**src/rtl/dacfe_pkg.sv**
```systemverilog
package dacfe_pkg;
  localparam int unsigned BUS_N  = 3;
  localparam int unsigned CSN_I  = 0;
  localparam int unsigned SCLK_I = 1;
  localparam int unsigned SDI_I  = 2;

  typedef struct packed {
    logic csn_lvl;
    logic csn_rise;
    logic csn_fall;
    logic sclk_rise;
    logic sdi_lvl;
  } bus_ev_t;
endpackage

```
**src/rtl/dacfe_sync.sv**
```systemverilog
module dacfe_sync #(
  parameter int unsigned N = 3,
  parameter int unsigned STAGES = 2,
  parameter logic [N-1:0] RST_VAL = '0
) (
  input  logic         clk,
  input  logic         rst_n,
  input  logic [N-1:0] pin_i,
  output logic [N-1:0] lvl_o,
  output logic [N-1:0] prv_o
);
  generate
    for (genvar g = 0; g < N; g++) begin : g_bit
      logic [STAGES-1:0] chain;
      logic              prev;
      always_ff @(posedge clk or negedge rst_n) begin
        if (!rst_n) begin
          chain <= {STAGES{RST_VAL[g]}};
          prev  <= RST_VAL[g];
        end else begin
          chain <= {chain[STAGES-2:0], pin_i[g]};
          prev  <= chain[STAGES-1];
        end
      end
      assign lvl_o[g] = chain[STAGES-1];
      assign prv_o[g] = prev;
    end
  endgenerate
endmodule

```
**src/rtl/dacfe_shift.sv**
```systemverilog
module dacfe_shift
  import dacfe_pkg::*;
#(
  parameter int unsigned WIDTH = 12,
  parameter int unsigned CNT_W = 5
) (
  input  logic             clk,
  input  logic             rst_n,
  input  bus_ev_t          ev_i,
  output logic [WIDTH-1:0] sreg_o,
  output logic [CNT_W-1:0] cnt_o,
  output logic             shift_o
);
  localparam logic [CNT_W-1:0] CNT_MAX = {CNT_W{1'b1}};

  logic [WIDTH-1:0] sreg;
  logic [CNT_W-1:0] cnt;
  logic             shift_en;

  assign shift_en = ~ev_i.csn_lvl & ev_i.sclk_rise;

  always_ff @(posedge clk or negedge rst_n) begin
    if (!rst_n) begin
      sreg <= '0;
    end else if (shift_en) begin
      sreg <= {sreg[WIDTH-2:0], ev_i.sdi_lvl};
    end
  end

  always_ff @(posedge clk or negedge rst_n) begin
    if (!rst_n) begin
      cnt <= '0;
    end else if (ev_i.csn_fall) begin
      cnt <= shift_en ? CNT_W'(1) : '0;
    end else if (shift_en && cnt != CNT_MAX) begin
      cnt <= cnt + 1'b1;
    end
  end

  assign sreg_o  = sreg;
  assign cnt_o   = cnt;
  assign shift_o = shift_en;
endmodule

```
**src/rtl/dacfe_hold.sv**
```systemverilog
module dacfe_hold #(
  parameter int unsigned WIDTH = 12,
  parameter int unsigned CNT_W = 5
) (
  input  logic             clk,
  input  logic             rst_n,
  input  logic             load_i,
  input  logic [WIDTH-1:0] sreg_i,
  input  logic [CNT_W-1:0] cnt_i,
  output logic [WIDTH-1:0] code_o,
  output logic             upd_o,
  output logic             short_o
);
  localparam logic [CNT_W-1:0] FULL = CNT_W'(WIDTH);

  always_ff @(posedge clk or negedge rst_n) begin
    if (!rst_n) begin
      code_o  <= '0;
      upd_o   <= 1'b0;
      short_o <= 1'b0;
    end else begin
      upd_o   <= load_i;
      short_o <= load_i && (cnt_i < FULL);
      if (load_i) code_o <= sreg_i;
    end
  end
endmodule

```
**src/rtl/dac_serial_front.sv**
```systemverilog
module dac_serial_front
  import dacfe_pkg::*;
#(
  parameter int unsigned WIDTH = 12,
  parameter int unsigned CNT_W = 5,
  parameter int unsigned SYNC_STAGES = 2
) (
  input  logic             clk,
  input  logic             rst_n,
  input  logic             bus_csn,
  input  logic             bus_sclk,
  input  logic             bus_sdi,
  output logic [WIDTH-1:0] code_o,
  output logic             upd_o,
  output logic             short_o,
  output logic [CNT_W-1:0] bits_o
);
  localparam logic [BUS_N-1:0] IDLE = BUS_N'(1) << CSN_I;

  logic [BUS_N-1:0] pins, lvl, prv;
  bus_ev_t          ev;
  logic [WIDTH-1:0] sreg;
  logic             shift_en;
  logic             csn_lvl, csn_fall, csn_rise;

  always_comb begin
    pins         = '0;
    pins[CSN_I]  = bus_csn;
    pins[SCLK_I] = bus_sclk;
    pins[SDI_I]  = bus_sdi;
  end

  dacfe_sync #(.N(BUS_N), .STAGES(SYNC_STAGES), .RST_VAL(IDLE)) u_sync (
    .clk(clk), .rst_n(rst_n), .pin_i(pins), .lvl_o(lvl), .prv_o(prv)
  );

  assign csn_lvl  = lvl[CSN_I];
  assign csn_rise = lvl[CSN_I] & ~prv[CSN_I];
  assign csn_fall = ~lvl[CSN_I] & prv[CSN_I];

  always_comb begin
    ev.csn_lvl   = csn_lvl;
    ev.csn_rise  = csn_rise;
    ev.csn_fall  = csn_fall;
    ev.sclk_rise = lvl[SCLK_I] & ~prv[SCLK_I];
    ev.sdi_lvl   = lvl[SDI_I];
  end

  dacfe_shift #(.WIDTH(WIDTH), .CNT_W(CNT_W)) u_shift (
    .clk(clk), .rst_n(rst_n), .ev_i(ev),
    .sreg_o(sreg), .cnt_o(bits_o), .shift_o(shift_en)
  );

  dacfe_hold #(.WIDTH(WIDTH), .CNT_W(CNT_W)) u_hold (
    .clk(clk), .rst_n(rst_n), .load_i(csn_rise),
    .sreg_i(sreg), .cnt_i(bits_o),
    .code_o(code_o), .upd_o(upd_o), .short_o(short_o)
  );
endmodule

```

= = = = =

Task to complete - In the listing above, find each line with the word "else" and copy it.

Result of this exercise -
        end else begin
    end else if (shift_en) begin
    end else if (ev_i.csn_fall) begin
    end else if (shift_en && cnt != CNT_MAX) begin
    end else begin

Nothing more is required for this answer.